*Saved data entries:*
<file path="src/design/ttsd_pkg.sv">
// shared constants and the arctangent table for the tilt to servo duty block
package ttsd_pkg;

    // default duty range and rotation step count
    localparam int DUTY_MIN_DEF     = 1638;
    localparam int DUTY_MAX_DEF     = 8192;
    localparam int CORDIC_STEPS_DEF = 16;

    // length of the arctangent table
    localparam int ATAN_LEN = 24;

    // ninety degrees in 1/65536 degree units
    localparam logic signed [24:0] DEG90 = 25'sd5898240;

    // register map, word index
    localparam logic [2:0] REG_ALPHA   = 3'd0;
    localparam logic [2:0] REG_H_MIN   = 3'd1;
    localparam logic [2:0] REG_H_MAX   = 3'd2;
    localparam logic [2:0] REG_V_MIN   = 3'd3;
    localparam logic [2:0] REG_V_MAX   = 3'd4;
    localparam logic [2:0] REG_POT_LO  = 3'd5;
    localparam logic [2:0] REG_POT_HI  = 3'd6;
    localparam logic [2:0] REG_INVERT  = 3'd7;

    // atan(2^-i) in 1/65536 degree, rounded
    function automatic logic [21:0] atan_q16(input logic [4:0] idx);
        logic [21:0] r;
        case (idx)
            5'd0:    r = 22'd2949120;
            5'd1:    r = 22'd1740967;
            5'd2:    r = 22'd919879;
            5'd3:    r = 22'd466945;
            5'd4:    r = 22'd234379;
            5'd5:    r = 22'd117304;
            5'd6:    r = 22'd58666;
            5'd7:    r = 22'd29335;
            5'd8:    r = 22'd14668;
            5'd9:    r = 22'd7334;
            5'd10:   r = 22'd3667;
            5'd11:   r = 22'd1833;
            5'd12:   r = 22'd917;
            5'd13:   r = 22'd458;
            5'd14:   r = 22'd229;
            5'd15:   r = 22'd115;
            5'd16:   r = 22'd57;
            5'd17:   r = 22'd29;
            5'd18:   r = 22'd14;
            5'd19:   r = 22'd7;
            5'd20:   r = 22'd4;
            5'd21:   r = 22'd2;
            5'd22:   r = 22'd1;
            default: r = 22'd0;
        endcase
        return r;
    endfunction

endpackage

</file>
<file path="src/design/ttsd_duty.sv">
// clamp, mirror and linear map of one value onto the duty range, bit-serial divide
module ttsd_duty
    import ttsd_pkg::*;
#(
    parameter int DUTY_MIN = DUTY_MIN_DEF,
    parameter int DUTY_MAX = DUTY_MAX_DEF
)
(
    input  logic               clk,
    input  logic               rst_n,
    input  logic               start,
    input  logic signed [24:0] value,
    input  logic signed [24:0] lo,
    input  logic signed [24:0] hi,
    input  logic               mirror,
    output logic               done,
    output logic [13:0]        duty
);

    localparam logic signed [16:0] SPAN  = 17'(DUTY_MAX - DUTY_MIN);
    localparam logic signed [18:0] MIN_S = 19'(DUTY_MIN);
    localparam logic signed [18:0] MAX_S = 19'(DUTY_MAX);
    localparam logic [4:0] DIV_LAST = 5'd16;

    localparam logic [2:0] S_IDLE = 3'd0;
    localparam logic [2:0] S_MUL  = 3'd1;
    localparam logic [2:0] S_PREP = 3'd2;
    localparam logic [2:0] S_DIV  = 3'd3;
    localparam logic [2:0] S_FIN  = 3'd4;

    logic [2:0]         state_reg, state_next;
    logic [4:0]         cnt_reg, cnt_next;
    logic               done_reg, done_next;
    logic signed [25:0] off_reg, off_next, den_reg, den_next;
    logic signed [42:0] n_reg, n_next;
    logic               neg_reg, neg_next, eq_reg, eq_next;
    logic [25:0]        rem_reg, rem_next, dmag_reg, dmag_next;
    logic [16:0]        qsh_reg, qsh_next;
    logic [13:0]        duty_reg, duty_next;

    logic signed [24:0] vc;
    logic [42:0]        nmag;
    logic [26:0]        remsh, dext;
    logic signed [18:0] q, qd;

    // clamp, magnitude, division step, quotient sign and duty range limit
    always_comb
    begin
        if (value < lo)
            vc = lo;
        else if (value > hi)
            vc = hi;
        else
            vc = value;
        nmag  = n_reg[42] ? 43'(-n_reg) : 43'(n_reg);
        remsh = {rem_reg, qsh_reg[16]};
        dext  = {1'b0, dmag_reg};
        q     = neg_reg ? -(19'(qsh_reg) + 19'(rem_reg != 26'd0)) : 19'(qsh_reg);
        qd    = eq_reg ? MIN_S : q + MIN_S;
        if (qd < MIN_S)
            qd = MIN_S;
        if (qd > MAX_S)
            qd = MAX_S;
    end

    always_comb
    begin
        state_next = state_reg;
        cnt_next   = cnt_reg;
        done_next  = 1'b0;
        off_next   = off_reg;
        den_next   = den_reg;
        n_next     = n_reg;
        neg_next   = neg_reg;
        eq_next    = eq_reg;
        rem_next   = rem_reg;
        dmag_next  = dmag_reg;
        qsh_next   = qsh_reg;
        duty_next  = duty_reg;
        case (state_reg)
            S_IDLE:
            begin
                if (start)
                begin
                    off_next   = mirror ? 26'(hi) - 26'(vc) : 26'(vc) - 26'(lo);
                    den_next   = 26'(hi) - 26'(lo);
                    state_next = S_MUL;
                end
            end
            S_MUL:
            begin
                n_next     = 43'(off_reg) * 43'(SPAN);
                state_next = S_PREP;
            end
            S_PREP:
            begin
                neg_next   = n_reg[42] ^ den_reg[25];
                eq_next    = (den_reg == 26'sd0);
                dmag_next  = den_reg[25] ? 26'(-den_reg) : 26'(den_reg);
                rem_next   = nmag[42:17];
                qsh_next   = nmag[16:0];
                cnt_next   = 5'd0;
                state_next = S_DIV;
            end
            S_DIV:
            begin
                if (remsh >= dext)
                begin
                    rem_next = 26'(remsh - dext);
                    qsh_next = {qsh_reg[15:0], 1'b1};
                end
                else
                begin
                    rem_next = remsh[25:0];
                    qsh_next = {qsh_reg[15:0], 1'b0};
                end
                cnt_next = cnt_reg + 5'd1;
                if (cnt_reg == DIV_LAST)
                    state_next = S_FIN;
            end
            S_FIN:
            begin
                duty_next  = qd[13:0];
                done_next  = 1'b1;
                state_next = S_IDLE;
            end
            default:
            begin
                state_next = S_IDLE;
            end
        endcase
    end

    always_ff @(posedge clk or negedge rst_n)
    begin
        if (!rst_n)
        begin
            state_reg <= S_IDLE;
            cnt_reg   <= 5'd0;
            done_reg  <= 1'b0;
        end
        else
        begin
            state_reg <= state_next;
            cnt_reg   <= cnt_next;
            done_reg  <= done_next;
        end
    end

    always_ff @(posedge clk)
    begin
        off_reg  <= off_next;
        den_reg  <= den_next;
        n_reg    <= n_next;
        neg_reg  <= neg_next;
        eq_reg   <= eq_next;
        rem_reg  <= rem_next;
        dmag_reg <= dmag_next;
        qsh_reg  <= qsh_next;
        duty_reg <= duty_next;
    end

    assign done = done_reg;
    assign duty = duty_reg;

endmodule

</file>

*Exercise details:* Your task is to retype all the records above with nothing left out.

*Worked solution:*
<file path="src/design/ttsd_pkg.sv">
// shared constants and the arctangent table for the tilt to servo duty block
package ttsd_pkg;

    // default duty range and rotation step count
    localparam int DUTY_MIN_DEF     = 1638;
    localparam int DUTY_MAX_DEF     = 8192;
    localparam int CORDIC_STEPS_DEF = 16;

    // length of the arctangent table
    localparam int ATAN_LEN = 24;

    // ninety degrees in 1/65536 degree units
    localparam logic signed [24:0] DEG90 = 25'sd5898240;

    // register map, word index
    localparam logic [2:0] REG_ALPHA   = 3'd0;
    localparam logic [2:0] REG_H_MIN   = 3'd1;
    localparam logic [2:0] REG_H_MAX   = 3'd2;
    localparam logic [2:0] REG_V_MIN   = 3'd3;
    localparam logic [2:0] REG_V_MAX   = 3'd4;
    localparam logic [2:0] REG_POT_LO  = 3'd5;
    localparam logic [2:0] REG_POT_HI  = 3'd6;
    localparam logic [2:0] REG_INVERT  = 3'd7;

    // atan(2^-i) in 1/65536 degree, rounded
    function automatic logic [21:0] atan_q16(input logic [4:0] idx);
        logic [21:0] r;
        case (idx)
            5'd0:    r = 22'd2949120;
            5'd1:    r = 22'd1740967;
            5'd2:    r = 22'd919879;
            5'd3:    r = 22'd466945;
            5'd4:    r = 22'd234379;
            5'd5:    r = 22'd117304;
            5'd6:    r = 22'd58666;
            5'd7:    r = 22'd29335;
            5'd8:    r = 22'd14668;
            5'd9:    r = 22'd7334;
            5'd10:   r = 22'd3667;
            5'd11:   r = 22'd1833;
            5'd12:   r = 22'd917;
            5'd13:   r = 22'd458;
            5'd14:   r = 22'd229;
            5'd15:   r = 22'd115;
            5'd16:   r = 22'd57;
            5'd17:   r = 22'd29;
            5'd18:   r = 22'd14;
            5'd19:   r = 22'd7;
            5'd20:   r = 22'd4;
            5'd21:   r = 22'd2;
            5'd22:   r = 22'd1;
            default: r = 22'd0;
        endcase
        return r;
    endfunction

endpackage

</file>
<file path="src/design/ttsd_duty.sv">
// clamp, mirror and linear map of one value onto the duty range, bit-serial divide
module ttsd_duty
    import ttsd_pkg::*;
#(
    parameter int DUTY_MIN = DUTY_MIN_DEF,
    parameter int DUTY_MAX = DUTY_MAX_DEF
)
(
    input  logic               clk,
    input  logic               rst_n,
    input  logic               start,
    input  logic signed [24:0] value,
    input  logic signed [24:0] lo,
    input  logic signed [24:0] hi,
    input  logic               mirror,
    output logic               done,
    output logic [13:0]        duty
);

    localparam logic signed [16:0] SPAN  = 17'(DUTY_MAX - DUTY_MIN);
    localparam logic signed [18:0] MIN_S = 19'(DUTY_MIN);
    localparam logic signed [18:0] MAX_S = 19'(DUTY_MAX);
    localparam logic [4:0] DIV_LAST = 5'd16;

    localparam logic [2:0] S_IDLE = 3'd0;
    localparam logic [2:0] S_MUL  = 3'd1;
    localparam logic [2:0] S_PREP = 3'd2;
    localparam logic [2:0] S_DIV  = 3'd3;
    localparam logic [2:0] S_FIN  = 3'd4;

    logic [2:0]         state_reg, state_next;
    logic [4:0]         cnt_reg, cnt_next;
    logic               done_reg, done_next;
    logic signed [25:0] off_reg, off_next, den_reg, den_next;
    logic signed [42:0] n_reg, n_next;
    logic               neg_reg, neg_next, eq_reg, eq_next;
    logic [25:0]        rem_reg, rem_next, dmag_reg, dmag_next;
    logic [16:0]        qsh_reg, qsh_next;
    logic [13:0]        duty_reg, duty_next;

    logic signed [24:0] vc;
    logic [42:0]        nmag;
    logic [26:0]        remsh, dext;
    logic signed [18:0] q, qd;

    // clamp, magnitude, division step, quotient sign and duty range limit
    always_comb
    begin
        if (value < lo)
            vc = lo;
        else if (value > hi)
            vc = hi;
        else
            vc = value;
        nmag  = n_reg[42] ? 43'(-n_reg) : 43'(n_reg);
        remsh = {rem_reg, qsh_reg[16]};
        dext  = {1'b0, dmag_reg};
        q     = neg_reg ? -(19'(qsh_reg) + 19'(rem_reg != 26'd0)) : 19'(qsh_reg);
        qd    = eq_reg ? MIN_S : q + MIN_S;
        if (qd < MIN_S)
            qd = MIN_S;
        if (qd > MAX_S)
            qd = MAX_S;
    end

    always_comb
    begin
        state_next = state_reg;
        cnt_next   = cnt_reg;
        done_next  = 1'b0;
        off_next   = off_reg;
        den_next   = den_reg;
        n_next     = n_reg;
        neg_next   = neg_reg;
        eq_next    = eq_reg;
        rem_next   = rem_reg;
        dmag_next  = dmag_reg;
        qsh_next   = qsh_reg;
        duty_next  = duty_reg;
        case (state_reg)
            S_IDLE:
            begin
                if (start)
                begin
                    off_next   = mirror ? 26'(hi) - 26'(vc) : 26'(vc) - 26'(lo);
                    den_next   = 26'(hi) - 26'(lo);
                    state_next = S_MUL;
                end
            end
            S_MUL:
            begin
                n_next     = 43'(off_reg) * 43'(SPAN);
                state_next = S_PREP;
            end
            S_PREP:
            begin
                neg_next   = n_reg[42] ^ den_reg[25];
                eq_next    = (den_reg == 26'sd0);
                dmag_next  = den_reg[25] ? 26'(-den_reg) : 26'(den_reg);
                rem_next   = nmag[42:17];
                qsh_next   = nmag[16:0];
                cnt_next   = 5'd0;
                state_next = S_DIV;
            end
            S_DIV:
            begin
                if (remsh >= dext)
                begin
                    rem_next = 26'(remsh - dext);
                    qsh_next = {qsh_reg[15:0], 1'b1};
                end
                else
                begin
                    rem_next = remsh[25:0];
                    qsh_next = {qsh_reg[15:0], 1'b0};
                end
                cnt_next = cnt_reg + 5'd1;
                if (cnt_reg == DIV_LAST)
                    state_next = S_FIN;
            end
            S_FIN:
            begin
                duty_next  = qd[13:0];
                done_next  = 1'b1;
                state_next = S_IDLE;
            end
            default:
            begin
                state_next = S_IDLE;
            end
        endcase
    end

    always_ff @(posedge clk or negedge rst_n)
    begin
        if (!rst_n)
        begin
            state_reg <= S_IDLE;
            cnt_reg   <= 5'd0;
            done_reg  <= 1'b0;
        end
        else
        begin
            state_reg <= state_next;
            cnt_reg   <= cnt_next;
            done_reg  <= done_next;
        end
    end

    always_ff @(posedge clk)
    begin
        off_reg  <= off_next;
        den_reg  <= den_next;
        n_reg    <= n_next;
        neg_reg  <= neg_next;
        eq_reg   <= eq_next;
        rem_reg  <= rem_next;
        dmag_reg <= dmag_next;
        qsh_reg  <= qsh_next;
        duty_reg <= duty_next;
    end

    assign done = done_reg;
    assign duty = duty_reg;

endmodule

</file>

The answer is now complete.